“你說呢?”
寧雯眨了一下眼眸,并沒有直接回答,而是反問了一句。
“這很簡單。”周濤一本正經地說道:“如果我們是先上**后結婚,那么這就是復雜的愛情,如果一切都是按部就班的話,那么愛情就很簡單。”
“死家伙,你腦袋里想什么呢?”寧雯臉上泛起一陣嫣紅。
而周濤卻是滿臉的正經,道:“我那說的都是人倫之道,自古以來,男歡女愛,都是天經地義的事情,難道咱們的寧雯大小姐以后不想和我上**嗎?”
瞧瞧這個家伙的眼神,如果目光可以轉化為動作的話,那咱們的寧雯大小姐不知道被周濤給玷污了多少遍了。
“不想。”寧雯想都沒想,脫口而出。
周濤一陣詫異,目光很仔細地掃了寧雯幾眼,半響才冒出了一句話:“寧雯,難道你不是女人?”
寧雯感到莫名其妙,自己是不是女人,那和這個家伙上**又有什么關系?她一撇櫻桃小嘴,道:“我當然是女人啦,難道你看不出來。”
“奇怪了,在一般情況之下,只要我招招手,女人都會哭著喊著和我上**的,哎……”
“哎喲。”
周濤這邊話還沒說完,那邊寧雯直接用纖細的小手擰了他一下,這個該死的家伙,實在太無恥了。
確實,人不要臉的話,那則天下無敵了。
“寧雯,咱想和你說一件正經事情。”那周濤臉色突然一正,目光盯著寧雯,一本正經地說道。
寧雯一怔,剛開始,周濤這個家伙那就沒有正經過,可是,自己偏偏喜歡他那不正經的樣子,似乎符合了一個道理:男人不壞,女人不愛!
她眨了一下眼眸,很認真地說道:“你說吧,什么正經事情。”
“那個,我能不能現上船,后補票。”周濤那是一臉期待地詢問道。
“你……”
寧雯差點沒被周濤給氣暈過去,這個死家伙盡是想占自己的便宜,她惡狠狠地瞪了周濤一眼,道:“告訴你,想占本小姐的便宜,必須先買票,后登船。”

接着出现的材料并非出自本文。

**config.mk**
```make
export PLATFORM = sky130hd
export DESIGN_NAME = serial_subtractor_flat
export DESIGN_NICKNAME = d
export VERILOG_FILES = /design/src/rtl/arith_pkg.sv /design/src/rtl/serial_subtractor_if.sv /design/src/rtl/full_subtractor_bit.sv /design/src/rtl/serial_subtractor.sv /design/src/flat_wrapper.sv
export SDC_FILE = /design/constraint.sdc
export NUM_CORES = 1
export LEC_CHECK = 0
export ABC_AREA = 1
export CELL_PAD_IN_SITES_DETAIL_PLACEMENT = 1
export CELL_PAD_IN_SITES_GLOBAL_PLACEMENT = 1
export CORE_MARGIN = 4
export CORE_UTILIZATION = 52
export CTS_BUF_LIST = sky130_fd_sc_hd__clkbuf_2 sky130_fd_sc_hd__clkbuf_4 sky130_fd_sc_hd__clkbuf_8
export DETAILED_ROUTE_END_ITERATION = 7
export DONT_BUFFER_PORTS = 1
export PLACE_DENSITY = 0.92
export SYNTH_ARGS = -nofsm -noshare
export SYNTH_HDL_FRONTEND = slang
export SYNTH_SLANG_ARGS = --single-unit
```
**constraint.sdc**
```tcl
create_clock -name Clk -period 2.1 [get_ports Clk]
set_input_delay 0 -clock Clk [delete_from_list [all_inputs] [get_ports Clk]]
set_output_delay 0 -clock Clk [all_outputs]
set_load 0.005 [all_outputs]
```
**src/rtl/arith_pkg.sv**
```systemverilog
// Shared arithmetic definitions for the bit-serial datapath cells.
package arith_pkg;

  typedef enum logic [1:0] {
    IDLE = 2'd0,
    RUN  = 2'd1,
    DONE = 2'd2
  } sub_state_t;

  localparam int SUB_MAX_WIDTH = 32;

endpackage

```
**src/rtl/serial_subtractor_if.sv**
```systemverilog
// Start/Done handshake bundle between a controlling FSM and serial_subtractor.
// Zero exists only when SERIAL_SUB_ZERO_FLAG_EN is defined.
interface serial_subtractor_if #(
    parameter int WIDTH = 8
);
    // Start is sampled only while Busy=0. A and B are captured on that same edge.
    // Done pulses for one cycle, and Diff/Borrow/Zero then hold until the next Done.
    logic             Start;
    logic [WIDTH-1:0] A;
    logic [WIDTH-1:0] B;
    logic             Busy;
    logic             Done;
    logic [WIDTH-1:0] Diff;
    logic             Borrow;
`ifdef SERIAL_SUB_ZERO_FLAG_EN
    logic             Zero;
`endif

    modport master (
        output Start, A, B,
`ifdef SERIAL_SUB_ZERO_FLAG_EN
        input  Zero,
`endif
        input  Busy, Done, Diff, Borrow
    );

    modport slave (
        input  Start, A, B,
`ifdef SERIAL_SUB_ZERO_FLAG_EN
        output Zero,
`endif
        output Busy, Done, Diff, Borrow
    );

endinterface

```
**src/rtl/full_subtractor_bit.sv**
```systemverilog
// One-bit full subtractor built from two half-subtractor stages and an OR.
module full_subtractor_bit (
    input  logic a,
    input  logic b,
    input  logic bin,
    output logic d,
    output logic bout
);

    logic d1;
    logic b1;
    logic b2;

    assign d1   = a ^ b;
    assign b1   = ~a & b;
    assign d    = d1 ^ bin;
    assign b2   = ~d1 & bin;
    assign bout = b1 | b2;

endmodule

```
**src/rtl/serial_subtractor.sv**
```systemverilog
// Bit-serial unsigned subtractor, Diff = A - B, LSB first with a registered borrow.
// Optional Zero flag enabled by SERIAL_SUB_ZERO_FLAG_EN.
module serial_subtractor
    import arith_pkg::*;
#(
    parameter int WIDTH = 8
) (
    input  logic                Clk,
    input  logic                Rst_n,
    serial_subtractor_if.slave  bus,
    output sub_state_t          dbg_state
);

    localparam int             CW       = $clog2(WIDTH);
    localparam logic [CW-1:0]  CNT_LAST = CW'(WIDTH - 1);

    if (WIDTH < 2 || WIDTH > SUB_MAX_WIDTH) begin : g_bad_width
        $error("serial_subtractor: WIDTH out of range");
    end

    sub_state_t       state_q, state_d;
    logic [WIDTH-1:0] a_q, a_d;
    logic [WIDTH-1:0] b_q, b_d;
    logic             br_q, br_d;
    logic [CW-1:0]    cnt_q, cnt_d;
    logic [WIDTH-2:0] part_q, part_d;
    logic [WIDTH-1:0] diff_q, diff_d;
    logic             borrow_q, borrow_d;
`ifdef SERIAL_SUB_ZERO_FLAG_EN
    logic             zero_q, zero_d;
`endif

    logic             d_bit;
    logic             br_next;
    logic [WIDTH-1:0] full_res;

    full_subtractor_bit u_cell (
        .a   (a_q[0]),
        .b   (b_q[0]),
        .bin (br_q),
        .d   (d_bit),
        .bout(br_next)
    );

    // The newest bit lands at the MSB; after WIDTH-1 shifts bit 0 sits at part_q[0].
    assign full_res = {d_bit, part_q};

    always_comb begin
        state_d  = state_q;
        a_d      = a_q;
        b_d      = b_q;
        br_d     = br_q;
        cnt_d    = cnt_q;
        part_d   = part_q;
        diff_d   = diff_q;
        borrow_d = borrow_q;
`ifdef SERIAL_SUB_ZERO_FLAG_EN
        zero_d   = zero_q;
`endif
        case (state_q)
            IDLE, DONE: begin
                state_d = IDLE;
                if (bus.Start) begin
                    a_d     = bus.A;
                    b_d     = bus.B;
                    br_d    = 1'b0;
                    cnt_d   = '0;
                    part_d  = '0;
                    state_d = RUN;
                end
            end
            RUN: begin
                a_d    = a_q >> 1;
                b_d    = b_q >> 1;
                br_d   = br_next;
                cnt_d  = cnt_q + 1'b1;
                part_d = full_res[WIDTH-1:1];
                if (cnt_q == CNT_LAST) begin
                    diff_d   = full_res;
                    borrow_d = br_next;
`ifdef SERIAL_SUB_ZERO_FLAG_EN
                    zero_d   = (full_res == '0);
`endif
                    state_d  = DONE;
                end
            end
            default: state_d = IDLE;
        endcase
    end

    always_ff @(posedge Clk or negedge Rst_n) begin
        if (!Rst_n) begin
            state_q  <= IDLE;
            a_q      <= '0;
            b_q      <= '0;
            br_q     <= 1'b0;
            cnt_q    <= '0;
            part_q   <= '0;
            diff_q   <= '0;
            borrow_q <= 1'b0;
`ifdef SERIAL_SUB_ZERO_FLAG_EN
            zero_q   <= 1'b1;
`endif
        end else begin
            state_q  <= state_d;
            a_q      <= a_d;
            b_q      <= b_d;
            br_q     <= br_d;
            cnt_q    <= cnt_d;
            part_q   <= part_d;
            diff_q   <= diff_d;
            borrow_q <= borrow_d;
`ifdef SERIAL_SUB_ZERO_FLAG_EN
            zero_q   <= zero_d;
`endif
        end
    end

    assign bus.Busy   = (state_q == RUN);
    assign bus.Done   = (state_q == DONE);
    assign bus.Diff   = diff_q;
    assign bus.Borrow = borrow_q;
`ifdef SERIAL_SUB_ZERO_FLAG_EN
    assign bus.Zero   = zero_q;
`endif
    assign dbg_state  = state_q;

endmodule

```
**src/flat_wrapper.sv**
```systemverilog
// flat-port wrapper written by rule: the top's interface ports become plain ports
module serial_subtractor_flat import arith_pkg::*;
#(
    parameter int WIDTH = 8
)
  (Clk, Rst_n, dbg_state, bus_Start, bus_A, bus_B, bus_Busy, bus_Done, bus_Diff, bus_Borrow);
  serial_subtractor_if #(.WIDTH(WIDTH)) bus_i ();
  input  logic Clk;
  input  logic Rst_n;
  output sub_state_t dbg_state;
  input wire logic [$bits(bus_i.Start)-1:0] bus_Start;
  input wire logic [$bits(bus_i.A)-1:0] bus_A;
  input wire logic [$bits(bus_i.B)-1:0] bus_B;
  output wire logic [$bits(bus_i.Busy)-1:0] bus_Busy;
  output wire logic [$bits(bus_i.Done)-1:0] bus_Done;
  output wire logic [$bits(bus_i.Diff)-1:0] bus_Diff;
  output wire logic [$bits(bus_i.Borrow)-1:0] bus_Borrow;
  assign bus_i.Start = bus_Start;
  assign bus_i.A = bus_A;
  assign bus_i.B = bus_B;
  assign bus_Busy = bus_i.Busy;
  assign bus_Done = bus_i.Done;
  assign bus_Diff = bus_i.Diff;
  assign bus_Borrow = bus_i.Borrow;
  serial_subtractor #(.WIDTH(WIDTH)) u_core (.Clk(Clk), .Rst_n(Rst_n), .bus(bus_i), .dbg_state(dbg_state));
endmodule
```
==> run metrics, run 1 <==
# DRC=0; setup TNS=0 ns; Reg clk slew, reported paths=0.12 ns; leakage=1.14 nW; Resized Gates After CTS=0; unrepaired setup endpoints after global routing=false; Final setup viols=0; Final Core Density=62.9%; Hold Path Class=in -> async; Synth top area share=52.2%; vias=1478; layout cells sized above 1=11.4%; Layout Nets=258; CTS Buffer Depth=2; P&R area growth vs syn=16.1%; Detailed Route Iter0 Violations=180; YS warnings=0; IO Port Bufs=0; Pre-Repair DR Iteration Count=4; Worst-Skew Late Latency=0.36 ns; Register Area=951 sq um; root buf cell=clkbuf_4; Post-Syn Area=1820 sq um; syn_nets=238; Vias/cell=5.22; Hold-fix buffers, CTS=21; kind of cell adding the most delay to the critical path=simple AND/OR/NAND/NOR gates; Relative slew margins=75.1%; CTS tree=done; global-route wire length before repair=8.35 mm; Final Critical Period=1.69 ns; Avg Inst Size Synth=8.43 sq um; largest net degree at the start of global routing=39; # IOs=32; largest area contributor in the netlist=dfrtp_1; chip height=67.2 um; Final ANT Viol Nets=0; Power Density=1580 nW/um^2; total track usage=25.7%; DR WL/cell=18.0 um; Die ar.=4510 sq um; Fillers=407; multi-input logic area=636 sq um; sw frac=44.8%; Max VDD drop=0.782 mV; CP startpoint kind=register; CP max FO=26; n_diodes=0; Num CTS Buffers=5; starting density of the core=54.2%; Clk pwr share=16.0%; commonest non-fill, non-tap cell in the layout=nand2_1; Flop pwr share=39.8%; Die X=67.2 um; Synth Instances=216; initial antenna violation count=0; WP data required=2.34 ns; crit path kind=reg -> reg; fmax=0.592 GHz; Largest stage delay, worst path=0.46 ns; core area=3360 sq um; Pint=0.00185 W; Synth Register Bits=38; Slew Viols, Final=0; GRT overflow=0; sequential fraction of the synthesis area=52.2%; most frequent cells in the layout=68 x nand2_1, 39 x inv_1, 38 x dfrtp_1; CTS H-tree lvls=2; vias in the first global route=1583; fraction of the cycle the final worst path needs=80.4%; final hold slack=0.113 ns; Fin. Hold Viols=0; Core Rows=21; status=completed; gpl congestion=0.761; crit path capture type=register; worst path arrival time=1.93 ns; main area contributors after synthesis=dfrtp_1 52%, nand2_1 14%, inv_1 8.0%; Post-CTS Repair Setup Buffers=0; maxcap violations=0; clk sinks=38; clk_skew=0.0118 ns; DRT Wirelength=5.08 mm; cells along the critical path=inv_2 -> nand2_4 -> nand2_4 -> inv_4 -> nand2_1 -> nand2_1; Combinational Power Share=44.2%; WP buf/inv=2; Synth cell types=20; dpl hpwl=2.69 mm; Worst-Margin Slew=0.373 ns; Max stage delay cell, worst path=dfrtp_1; sw power=0.00150 W
[synthesized netlist by cell type]
cell and count:
dfrtp_1 38, nor2_4 1, o21ai_0 6, nand2_2 1
o21ai_1 5, nand2_1 68, buf_2 3, inv_4 1
inv_1 39, ha_1 2, fa_1 1, inv_2 2
or2_2 1, nand2_4 3, nor2_1 2, o21ai_2 8
buf_6 5, nand3_1 28, a21oi_1 1, clkbuf_1 1
[layout make-up]
type,count,area share [%]
Clock buffer,7,2.49
Clock inverter,1,1.42
Inverter,42,7.57
Multi-Input combinational cell,127,30.1
Sequential cell,38,45.0
Tap cell,46,2.72
Timing Repair Buffer,22,10.8
[path summary, 6_finish.rpt]
check	startpoint	endpoint	slack, ns	cells after the start
max	u_core.dbg_state[1]	u_core.a_q[6]	0.41	6
min	Rst_n	u_core.bus.Diff[0]	0.11	2
max reg2reg	u_core.dbg_state[1]	u_core.a_q[6]	0.41	6
min reg2reg	u_core.a_q[5]	u_core.a_q[5]	0.49	2
max in group asynchronous	Rst_n	u_core.bus.Diff[1]	1.79	2
min in group Clk	bus_B[3]	u_core.b_q[3]	0.41	5
[power groups by stage]
stage | logic [W] | clock network (W) | registers [W]
final | 0.00148 | 0.000535 | 0.00133
after global routing | 0.00167 | 0.000577 | 0.00136
after CTS | 0.00141 | 0.000529 | 0.00131
after detailed placement | 0.00132 | 0 | 0.00132
after global placement | 0.00124 | 0 | 0.00130
after floorplan | 0.00115 | 0 | 0.00125
[flip-flops by register name, indices dropped and copies added (netlist names)]
name,cells
u_core.b_q,8
u_core.a_q,8
u_core.br_q,1
u_core.bus.Borrow,1
u_core.part_q,7
u_core.dbg_state,2
u_core.cnt_q,3
u_core.bus.Diff,8
[worst reg2reg max path: stages (launching register included)]
cell     delay (ns)
dfrtp_1        0.46
inv_2          0.27
nand2_4        0.21
nand2_4        0.31
inv_4          0.16
nand2_1        0.10
nand2_1        0.07
[metrics by stage]
step                      setup slack [ns]  total power, W  cells  cell area [sq um]
after floorplan                      0.852         0.00240    216               1820
after global placement               0.545         0.00253    254               1810
after detailed placement             0.493         0.00264    254               1810
after CTS                            0.468         0.00324    283               2110
after global routing                 0.285         0.00361    283               2110
final                                0.412         0.00334    283               2110
[cells by family after synthesis]
family / Yosys count / synth area share [%]
and+or+nand+nor: 104 / 25.3
buffers and inverters: 51 / 12.9
DFF: 38 / 52.2
AOI/OAI and AO/OA: 20 / 7.14
adders and majority gates: 3 / 2.47
[layer usage]
layer | share of wire (%) | track usage [%] | up-vias
li1 | - | - | 693
met2 | 51 | 43.3 | 36
met5 | 0 | 0 | -
met1 | 43 | 33.2 | 739
met3 | 3.7 | 4.49 | 10
met4 | 1.9 | 9.11 | 0
No activity file was read; power rests on OpenSTA's default activity.
==> run 2: changes to the inputs <==
- ABC_AREA: 1 -> 0
- CORE_UTILIZATION: 52 -> 53
- PLACE_DENSITY: 0.92 -> 0.87
- clock period: 2.1 -> 1.6 ns (I/O delays scaled with it)
==> run 2 against run 1 <==
Clock skew down 0.0013 ns. Combinational power up 5%. Clock power up 31%. Synthesized cell count down 34%. Critical endpoint is now u_core.b_q[5].
==> run metrics, run 2 <==
status=completed; Die ar.=4800 sq um (+6.3%); main area contributors after synthesis=dfrtp_1 48%, mux2i_1 23%, mux2_4 11%; Worst-Skew Late Latency=0.30 ns (-0.06 ns); Register Area=951 sq um (unchanged); n_diodes=0 (unchanged); total power=0.00399 W (+19%); main combinational cell family by area after synthesis=multiplexers; Final Critical Period=1.51 ns; multi-input logic area=933 sq um (+47%); global-route wire length before repair=7.47 mm (-11%); vias=1212 (-18%); CTS H-tree lvls=2 (unchanged); YS warnings=0 (unchanged); vias in the first global route=1430 (-9.7%); Vias/cell=5.74 (+10%); mux cell area share after synthesis=35.6% (+36 points); fmax=0.661 GHz; largest area contributor in the netlist=dfrtp_1; largest net degree at the start of global routing=39 (unchanged); Die X=69.3 um (+3.1%); syn_nets=165 (-31%); r2r startpoint=u_core.cnt_q[0]; commonest non-fill, non-tap cell in the layout=mux2i_1; Synth Register Bits=38 (unchanged); fin cells=211 (-25%); Max stage delay cell, worst path=dlygate4sd3_1; Relative slew margins=31.3% (-44 points); Reg clk slew, reported paths=0.08 ns (-0.04 ns); chip height=69.3 um (+3.1%); Hold Path Class=in -> reg; GRT overflow=0 (unchanged); Max VDD drop=0.934 mV (+19%); most frequent cells in the layout=45 x mux2i_1, 38 x dfrtp_1, 18 x dlygate4sd3_1; leakage=1.15 nW (+1.1%); Resized Gates After CTS=0 (unchanged); CP most frequent cell=mux2i_1; Final setup viols=0 (unchanged); Setup WS post-layout=0.0875 ns (-0.324 ns); CTS Buffer Depth=2 (unchanged); Largest stage delay, worst path=1.22 ns (+0.76 ns); cells along the critical path=dlygate4sd3_1 -> mux2i_1 -> mux2i_1; Simple-Gate Fraction of Synth Area=3.14% (-22 points); Synth cell types=20 (unchanged); Worst-Margin Slew=1.03 ns (+0.654 ns); gpl congestion=0.705 (-7.4%); CP max FO=17 (-35%); core area=3630 sq um (+8.0%); CP startpoint kind=primary input; Pre-Repair DR Iteration Count=4 (unchanged); Fillers=361 (-11%); starting density of the core=54.8% (+0.62 points); worst hold start=bus_Start; Synth top cells by count=45 x mux2i_1, 38 x dfrtp_1, 15 x mux2_4, 10 x a22o_1; P&R area growth vs syn=15.8%; xor and xnor fraction of the mapped netlist area=0.440% (+0.44 points); Synth top area share=47.8% (-4.4 points); DR WL/cell=20.6 um (+15%); Slew Viols, Final=0 (unchanged); Post-Place Setup Slack=0.116 ns (-0.378 ns); DRT Wirelength=4.34 mm (-14%); maxcap violations=0 (unchanged); Adder-Cell Fraction of Synth Area=2.26% (-0.21 points); layout cells sized above 1=20.2% (+8.9 points); crit path kind=in -> reg; unrepaired setup endpoints after global routing=false; Compound-Gate Fraction of Synth Area=5.41% (-1.7 points); setup TNS=0 ns (unchanged); sequential fraction of the synthesis area=47.8% (-4.4 points); clk_skew=0.0105 ns (-0.00128 ns); Core Rows=22 (+4.8%); Layout Nets=184 (-29%); IO Port Bufs=0 (unchanged); root buf cell=clkbuf_8; Post-Syn Area=1990 sq um (+9.3%); WP data required=1.76 ns (-0.58 ns); worst path arrival time=1.68 ns (-0.25 ns); most frequent cell after synthesis=mux2i_1; initial antenna violation count=0 (unchanged); ys flop type=dfrtp_1; Post-Place Cells=184 (-28%); Critical Path Start=bus_Start; crit path capture type=register; Num CTS Buffers=5 (unchanged); Detailed Route Iter0 Violations=71 (-61%); Synth async-reset ratio=100% (unchanged); fraction of the cycle the final worst path needs=94.5%; clk sinks=38 (unchanged); # IOs=32 (unchanged); Fin. Hold Viols=0 (unchanged); CTS tree=done; EDFF count, synth=0 (unchanged); Avg Inst Size Synth=13.9 sq um (+65%); Final ANT Viol Nets=0 (unchanged); dpl hpwl=2.56 mm (-4.8%); total track usage=20.3% (-5.3 points); Synth Instances=143 (-34%); # DRC=0 (unchanged); Power Density=1730 nW/um^2 (+9.6%)
==> run 2: changes by cell type in the layout (fill, tap and decap cells not counted), sizes merged, moves of 10 or more <==
cell	before	now
o21ai	19	2
inv	42	4
a22o	0	10
nand2	72	0
nand3	28	2
mux2	0	18
mux2i	0	45
==> run 2: path summary, 6_finish.rpt <==
path                       cells after the start                  to  slack (ns)
max                                            3       u_core.b_q[5]        0.09
min reg2reg                                    1    u_core.part_q[0]        0.53
max in group asynchronous                      2  u_core.bus.Diff[2]        1.25
max reg2reg                                    4  u_core.bus.Diff[2]        0.10
min in group asynchronous                      2       u_core.b_q[2]        0.16
min                                            2         u_core.br_q        0.14
==> run 2: final cells by class <==
type / count / share of cell area (%)
Tap cell: 48 / 2.61
Clock buffer: 7 / 3.91
Multi-Input combinational cell: 89 / 40.5
Timing Repair Buffer: 24 / 10.9
Sequential cell: 38 / 41.3
Clock inverter: 1 / 0.217
Inverter: 4 / 0.651
==> run 2: what timing repair did <==
action	in CTS	in global routing
setup buffers	0	0
endpoints found under the hold margin	55	0
hold buffers	19	0
==> run 2: logic make-up after synthesis <==
family,count (synthesis)
muxes,63
AOI/OAI and AO/OA,13
adders and majority gates,3
xor gates and xnor gates,1
buffers and inverters,16
and+or+nand+nor,9
DFF,38
==> run 2: metrics by stage <==
step / hold WS, ns / area [sq um] / util, %
6_report: 0.137 / 2300 / 63.4
5_1_grt: 0.159 / 2300 / 63.4
4_1_cts: 0.136 / 2300 / 63.4
3_5_place_dp: -0.294 / 2010 / 55.3
3_3_place_gp: -0.294 / 2010 / 55.3
2_1_floorplan: -0.296 / 1990 / -
==> run 2: layer usage <==
layer / wire length (um) / GRT usage [%] / part of all wire [%] / up-vias
li1: - / - / - / 551
met1: 1660 / 21.4 / 38 / 623
met2: 2380 / 36.7 / 55 / 27
met3: 185 / 6.52 / 4.3 / 11
met4: 120 / 9.11 / 2.8 / 0
met5: 0 / 0 / 0 / -
==> run 2: power breakdown <==
part	internal (W)	switching [W]
clock network	0.000365	0.000338
registers	0.00136	0.000367
logic	0.000923	0.000641
total	0.00265	0.00135
==> run 2: critical path: cells and delay by family <==
kind | cells | cell delay [ns]
mux | 2 | 0.46
buf+inv | 1 | 1.22
==> run 3: changes to the inputs <==
==> constraint.sdc (replaced) <==
create_clock -name Clk -period 1.6 [get_ports Clk]
set_input_delay 0.4 -clock Clk [delete_from_list [all_inputs] [get_ports Clk]]
set_output_delay 0.4 -clock Clk [all_outputs]
set_load 0.005 [all_outputs]
==> run 3 against run 2 <==
Sequential power barely moved. Utilization shrank 4.5 points. First-iteration DRC count fell by 21%. Critical endpoint is now bus_Busy.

“嘿嘿,這個倒沒多大的問題,可是,我擔心一個問題啊!”看到周濤的笑容,那寧雯產生了一種想揍人的沖動。
“說吧,什么問題。”
寧雯的脾氣還好,并沒有直接動手。
“如果我買了船票之后,你的船漏水,怎么辦?”周濤目光中透露出了一種玩味,一種無奈。
“王八羔子,淹死你算了。”
寧雯發現,自己和周濤斗嘴,那和羊入虎口沒多大的區別,不過,即使被周濤占著便宜,那寧雯依舊覺得很開心。
就像愛情,它看似很簡單,只要兩情相悅,互相喜歡,那不就是愛情嗎?其實,不是的,愛情是多面化的,也是簡單化的,它讓人摸不著,猜不透;而世間得到它的又有幾人呢?
寧文并沒有多大的奢求,她只是希望,在愛情的旅程中,能夠一帆風順,能夠和眼前這個家伙,長相廝守到老。
其實,每個人都明白一個道理:越是美麗的諾,越是難以實現,越是動人的話語,那越假。
例如:天荒地老,海枯石爛,那是愛情中至善至美的語句,一般從愛情雙方的嘴中說出來,那是最動聽的。
可是,換一個方位來考慮:那天真會荒蕪嗎?地真會老嗎?大海真會枯嗎?石頭真會爛掉嗎?
一切都如同鏡花水月,似夢非夢,當人清醒過來時,是非成敗,轉頭空,哪以今朝論英雄!
這一天,對于周濤和寧雯任何一個人來說,那都是值得懷念和記憶的,至少,在那一刻,他們彼此之間都曾經心動過。
在周濤和寧雯分開之后,望著寧雯那漸漸消失的背影,在月光的映射之下,越發顯的苗條而動人。
周濤有些遺憾,剛才,自己稍稍堅持一下的話,那美麗的寧雯或許會和自己到樓上,今天晚上,他們之間恐怕就要發生世間最美妙的事情。
不過,周濤也知道,他們之間還沒有發展到那一步,至少,在雙方之間,需要相互的尊重,理解,那才能夠很好的進行下去。
回到了住所。
周濤身心也完全恢復了下來,他剛剛準備打開燈,忽然之間,心頭沒來由地升起一股強烈的不安。
“撕!”
那是利器劃破空氣引發的氣流,周濤瞳孔一陣收縮,幾乎在瞬間,周濤身體,猛地向左側面退去。
“當!”
對方的兵器擊打到了墻壁上,發出了刺耳的聲音。